Friday, June 10, 2011

Point of You

Two of your all-time favorite novels are narrated in the first person point of view.  This format means you were completely at the mercy and agendas of one Huckleberry Finn and he who was wont to call himself Pip.  Convention, sense of authenticity, and overall plausibility dictate the subsequent wisdom whereby you, as reader, are reliant on those two characters to get your entire picture of the relevant events and their significance related to the narratives you know as Huckleberry Finn and Great Expectations.  As a tangent, you note that each of these novels represent their author at the height of his narrative powers.
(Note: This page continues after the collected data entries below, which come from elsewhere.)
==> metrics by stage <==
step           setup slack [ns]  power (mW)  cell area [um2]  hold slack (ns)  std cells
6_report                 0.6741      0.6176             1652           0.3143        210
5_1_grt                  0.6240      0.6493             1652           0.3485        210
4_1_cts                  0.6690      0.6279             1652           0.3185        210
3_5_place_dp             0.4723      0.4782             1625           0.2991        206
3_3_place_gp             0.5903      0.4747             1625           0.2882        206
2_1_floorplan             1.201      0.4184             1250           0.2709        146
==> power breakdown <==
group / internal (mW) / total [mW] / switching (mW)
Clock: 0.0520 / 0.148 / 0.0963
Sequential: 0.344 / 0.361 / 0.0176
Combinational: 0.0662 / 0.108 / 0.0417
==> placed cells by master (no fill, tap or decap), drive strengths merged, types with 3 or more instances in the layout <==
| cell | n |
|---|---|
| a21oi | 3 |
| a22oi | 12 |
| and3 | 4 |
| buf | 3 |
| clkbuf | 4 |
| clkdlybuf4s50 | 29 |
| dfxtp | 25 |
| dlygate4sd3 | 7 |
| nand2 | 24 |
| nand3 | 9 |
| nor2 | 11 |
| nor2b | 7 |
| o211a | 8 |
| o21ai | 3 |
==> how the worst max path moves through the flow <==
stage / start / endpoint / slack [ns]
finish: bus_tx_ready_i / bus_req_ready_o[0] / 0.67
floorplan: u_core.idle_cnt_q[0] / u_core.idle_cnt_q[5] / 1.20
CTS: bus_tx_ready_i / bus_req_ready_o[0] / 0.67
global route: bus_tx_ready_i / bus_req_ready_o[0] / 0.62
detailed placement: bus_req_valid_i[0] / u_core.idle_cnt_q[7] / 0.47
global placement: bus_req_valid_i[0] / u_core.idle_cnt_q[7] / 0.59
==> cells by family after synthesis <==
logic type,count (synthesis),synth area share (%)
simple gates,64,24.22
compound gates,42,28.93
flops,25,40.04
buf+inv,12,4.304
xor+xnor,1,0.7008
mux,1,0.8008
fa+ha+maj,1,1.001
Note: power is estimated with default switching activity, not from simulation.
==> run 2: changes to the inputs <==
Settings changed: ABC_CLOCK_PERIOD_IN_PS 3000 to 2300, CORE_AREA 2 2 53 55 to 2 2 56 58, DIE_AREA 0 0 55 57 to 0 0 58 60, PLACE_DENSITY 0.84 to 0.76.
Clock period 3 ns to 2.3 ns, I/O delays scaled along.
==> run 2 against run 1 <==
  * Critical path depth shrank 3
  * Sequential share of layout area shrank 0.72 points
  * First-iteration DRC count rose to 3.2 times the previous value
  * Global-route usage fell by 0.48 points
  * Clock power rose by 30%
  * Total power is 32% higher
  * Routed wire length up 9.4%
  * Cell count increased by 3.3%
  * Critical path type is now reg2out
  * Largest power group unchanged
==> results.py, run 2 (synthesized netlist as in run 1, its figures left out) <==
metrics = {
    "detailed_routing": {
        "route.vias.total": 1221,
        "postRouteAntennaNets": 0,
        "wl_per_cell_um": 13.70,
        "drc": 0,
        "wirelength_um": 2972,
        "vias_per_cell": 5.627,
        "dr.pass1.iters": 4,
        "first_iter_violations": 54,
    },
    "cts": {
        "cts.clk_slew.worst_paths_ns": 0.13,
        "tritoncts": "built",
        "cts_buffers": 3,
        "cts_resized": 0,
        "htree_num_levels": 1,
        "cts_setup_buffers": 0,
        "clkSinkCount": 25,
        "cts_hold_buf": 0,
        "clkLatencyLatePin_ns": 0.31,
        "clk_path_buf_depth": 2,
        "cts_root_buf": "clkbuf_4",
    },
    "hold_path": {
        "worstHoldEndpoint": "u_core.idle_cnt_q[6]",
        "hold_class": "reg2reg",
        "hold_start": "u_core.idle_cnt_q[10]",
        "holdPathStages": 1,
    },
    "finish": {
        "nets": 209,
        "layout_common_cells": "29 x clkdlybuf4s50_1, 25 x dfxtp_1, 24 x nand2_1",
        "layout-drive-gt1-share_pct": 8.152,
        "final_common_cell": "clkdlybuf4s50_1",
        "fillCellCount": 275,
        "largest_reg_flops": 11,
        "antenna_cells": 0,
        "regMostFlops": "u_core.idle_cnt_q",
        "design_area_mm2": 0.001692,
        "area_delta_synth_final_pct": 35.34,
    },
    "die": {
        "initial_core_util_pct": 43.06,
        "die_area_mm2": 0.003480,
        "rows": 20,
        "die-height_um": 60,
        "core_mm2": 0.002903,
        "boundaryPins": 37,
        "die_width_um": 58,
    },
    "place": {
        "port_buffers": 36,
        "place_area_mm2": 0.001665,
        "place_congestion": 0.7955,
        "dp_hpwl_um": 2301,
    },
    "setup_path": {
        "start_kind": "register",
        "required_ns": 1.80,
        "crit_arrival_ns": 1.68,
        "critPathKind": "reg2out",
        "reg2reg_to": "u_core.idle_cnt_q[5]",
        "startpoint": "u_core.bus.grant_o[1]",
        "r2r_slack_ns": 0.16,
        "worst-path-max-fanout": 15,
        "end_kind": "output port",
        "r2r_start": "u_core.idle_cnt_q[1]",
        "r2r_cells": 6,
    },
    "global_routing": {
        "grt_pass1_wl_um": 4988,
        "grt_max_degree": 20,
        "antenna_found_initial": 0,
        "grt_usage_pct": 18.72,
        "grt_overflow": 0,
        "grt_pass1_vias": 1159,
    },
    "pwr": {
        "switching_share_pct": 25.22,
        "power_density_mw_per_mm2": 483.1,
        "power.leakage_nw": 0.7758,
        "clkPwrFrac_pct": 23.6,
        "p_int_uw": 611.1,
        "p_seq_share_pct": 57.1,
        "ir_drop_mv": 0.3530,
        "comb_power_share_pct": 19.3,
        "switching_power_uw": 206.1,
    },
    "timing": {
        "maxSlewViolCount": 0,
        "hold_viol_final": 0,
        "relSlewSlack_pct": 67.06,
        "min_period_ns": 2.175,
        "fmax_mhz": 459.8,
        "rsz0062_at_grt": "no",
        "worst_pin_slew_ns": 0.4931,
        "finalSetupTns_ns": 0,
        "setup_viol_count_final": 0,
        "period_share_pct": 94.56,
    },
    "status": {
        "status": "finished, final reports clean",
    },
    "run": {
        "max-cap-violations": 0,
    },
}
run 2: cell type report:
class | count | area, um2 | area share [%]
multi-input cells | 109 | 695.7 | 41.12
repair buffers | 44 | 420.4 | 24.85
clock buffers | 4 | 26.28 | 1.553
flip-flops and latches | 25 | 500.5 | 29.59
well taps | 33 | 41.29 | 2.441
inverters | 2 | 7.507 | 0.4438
[src/rtl/ycbcr_block_sequencer.sv]
// Feeds RGB pixels to the external converter, writes results into a
// ping-pong block buffer and hands completed banks to the DCT stage.
module ycbcr_block_sequencer
  import ycbcr_pkg::*;
#(
  parameter int unsigned INPUT_WIDTH        = 8,
  parameter int unsigned FIXED_POINT_LENGTH = 32,
  parameter int unsigned BLOCK_PIXELS       = BLOCK_PIXELS_DEF,
  parameter int unsigned CONV_LATENCY       = 1
) (
  input  logic                             clk,
  input  logic                             rst_n,
  input  logic                             start,
  input  logic [BLK_CNT_W-1:0]             cfg_num_blocks,
  input  logic                             pix_valid,
  output logic                             pix_ready,
  input  logic [INPUT_WIDTH-1:0]           pix_r,
  input  logic [INPUT_WIDTH-1:0]           pix_g,
  input  logic [INPUT_WIDTH-1:0]           pix_b,
  output logic [INPUT_WIDTH-1:0]           conv_R,
  output logic [INPUT_WIDTH-1:0]           conv_G,
  output logic [INPUT_WIDTH-1:0]           conv_B,
  input  logic [FIXED_POINT_LENGTH-1:0]    conv_Y,
  input  logic [FIXED_POINT_LENGTH-1:0]    conv_Cb,
  input  logic [FIXED_POINT_LENGTH-1:0]    conv_Cr,
  output logic                             wr_en,
  output logic                             wr_bank,
  output logic [$clog2(BLOCK_PIXELS)-1:0]  wr_addr,
  output logic [FIXED_POINT_LENGTH-1:0]    wr_y,
  output logic [FIXED_POINT_LENGTH-1:0]    wr_cb,
  output logic [FIXED_POINT_LENGTH-1:0]    wr_cr,
  output logic                             blk_done,
  output logic                             blk_bank,
  input  logic                             bank_release,
  input  logic                             bank_release_id,
  output logic                             busy,
  output logic                             frame_done
);

  localparam int unsigned      AW       = $clog2(BLOCK_PIXELS);
  localparam logic [AW-1:0]    LAST_PIX = AW'(BLOCK_PIXELS - 1);

  state_t               state, state_nxt;
  logic [AW-1:0]        pix_cnt, pix_cnt_nxt;
  logic [BLK_CNT_W-1:0] blk_cnt, blk_cnt_nxt, blk_cnt_inc;
  logic [BLK_CNT_W-1:0] num_blocks, num_blocks_nxt;
  logic                 cur_bank, cur_bank_nxt;
  logic [1:0]           bank_full, bank_full_nxt, rel_mask, set_mask;
  logic                 blk_done_nxt, blk_bank_nxt, frame_done_nxt;
  logic                 accept, pipe_empty, pipe_final, drain_done, last_blk;

  // Converter input and buffer data are straight pass-throughs.
  assign conv_R = pix_r;
  assign conv_G = pix_g;
  assign conv_B = pix_b;
  assign wr_y   = conv_Y;
  assign wr_cb  = conv_Cb;
  assign wr_cr  = conv_Cr;

  assign pix_ready = (state == FILL);
  assign busy      = (state != IDLE);
  assign wr_bank   = cur_bank;
  assign accept    = pix_valid & pix_ready;

  ycbcr_tag_pipe #(
    .DEPTH  (CONV_LATENCY),
    .ADDR_W (AW)
  ) u_tag_pipe (
    .clk       (clk),
    .rst_n     (rst_n),
    .push      (accept),
    .push_addr (pix_cnt),
    .tag_valid (wr_en),
    .tag_addr  (wr_addr),
    .empty     (pipe_empty),
    .final_tag (pipe_final)
  );

  // Block is complete on the edge that retires its final write.
  assign drain_done  = (state == DRAIN) & (pipe_empty | pipe_final);
  assign blk_cnt_inc = blk_cnt + BLK_CNT_W'(1);
  assign last_blk    = (blk_cnt_inc == num_blocks);

  // Bank ownership: release clears, completion sets, set wins on collision.
  assign rel_mask      = bank_release ? 2'(2'b01 << bank_release_id) : 2'b00;
  assign set_mask      = drain_done ? 2'(2'b01 << cur_bank) : 2'b00;
  assign bank_full_nxt = (bank_full & ~rel_mask) | set_mask;

  // State register.
  always_ff @(posedge clk or negedge rst_n) begin
    if (!rst_n) state <= IDLE;
    else        state <= state_nxt;
  end

  // Next-state decode.
  always_comb begin
    state_nxt = state;
    case (state)
      IDLE:      if (start && (cfg_num_blocks != '0)) state_nxt = FILL;
      FILL:      if (accept && (pix_cnt == LAST_PIX)) state_nxt = DRAIN;
      DRAIN: begin
        if (drain_done) begin
          if (last_blk)                      state_nxt = IDLE;
          else if (bank_full_nxt[~cur_bank]) state_nxt = WAIT_BANK;
          else                               state_nxt = FILL;
        end
      end
      WAIT_BANK: if (!bank_full_nxt[cur_bank]) state_nxt = FILL;
      default:   state_nxt = IDLE;
    endcase
  end

  // Counter, bank and pulse updates for the current state.
  always_comb begin
    pix_cnt_nxt    = pix_cnt;
    blk_cnt_nxt    = blk_cnt;
    num_blocks_nxt = num_blocks;
    cur_bank_nxt   = cur_bank;
    blk_done_nxt   = 1'b0;
    blk_bank_nxt   = blk_bank;
    frame_done_nxt = 1'b0;
    case (state)
      IDLE: begin
        if (start) begin
          if (cfg_num_blocks != '0) begin
            num_blocks_nxt = cfg_num_blocks;
            blk_cnt_nxt    = '0;
            pix_cnt_nxt    = '0;
          end else begin
            frame_done_nxt = 1'b1;
          end
        end
      end
      FILL: begin
        if (accept) pix_cnt_nxt = (pix_cnt == LAST_PIX) ? '0 : pix_cnt + AW'(1);
      end
      DRAIN: begin
        if (drain_done) begin
          blk_done_nxt   = 1'b1;
          blk_bank_nxt   = cur_bank;
          cur_bank_nxt   = ~cur_bank;
          blk_cnt_nxt    = blk_cnt_inc;
          frame_done_nxt = last_blk;
        end
      end
      default: ;
    endcase
  end

  // Datapath registers.
  always_ff @(posedge clk or negedge rst_n) begin
    if (!rst_n) begin
      pix_cnt    <= '0;
      blk_cnt    <= '0;
      num_blocks <= '0;
      cur_bank   <= 1'b0;
      bank_full  <= 2'b00;
      blk_done   <= 1'b0;
      blk_bank   <= 1'b0;
      frame_done <= 1'b0;
    end else begin
      pix_cnt    <= pix_cnt_nxt;
      blk_cnt    <= blk_cnt_nxt;
      num_blocks <= num_blocks_nxt;
      cur_bank   <= cur_bank_nxt;
      bank_full  <= bank_full_nxt;
      blk_done   <= blk_done_nxt;
      blk_bank   <= blk_bank_nxt;
      frame_done <= frame_done_nxt;
    end
  end

endmodule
Two other of your all-time favorite novels help explode the notion that the reader get dramatic information from the single source implicit in first-person narrative.  Madam Bovary blows point of view to smithereens (whatever the hell a smithereen is); so does Catch-22.  Just as the impressionist artists of late nineteenth and early twentieth century expanded our visual perception, pre- and post-modern writers such as Mrs. Woolf, William Faulkner, James Joyce, and John Dos Passos allowed us the opportunity to see Reality in a more evocative, participatory sense than the descriptive techniques of such remarkable-in-their-grandness authors such as Marianne Evans aka George Elliot, Anthony Trollope, and Charlotte Bronte (who is also one of your must reread favorites).

It is not that eighteenth- and nineteenth-century authors had no truck with irony, they (absenting the splendid Ms. Austen) simply had less reason to bring it forward as a big gun.

Irony and subtext go gamboling down the roadway, hand in hand, much evocative of the Judy Garland and Mickey Rooney movies of eld, devoted, chums, more interested in their exuberance than any significant inner flaws.  Multiple point of view, such as Wilkie Collins presented us in The Moonstone, allows us to see an event and its consequences from a number of points of reference, wherein there are obvious variations on the theme of interpretation.

Switching away from a character you like gives you a chance to see that character from the perspective of someone you may not be so invested in, giving you the opportunity to see both individuals beyond their first appearance to you in the audition hall where each appeared, nervous, not sure what you wished of them, looking for a job, hopeful you would take them on.

Multiple point of view is an upper cut to the senses, a vehicle for the thing you enjoy most of all in your reading, which is surprise.  Two of your favored contemporary writers, Deborah Eisenberg and Lorrie Moore, bring surprise to their narratives with such ease and grace as to remind you of your own take on Reality, which is that it is an ongoing series of surprises.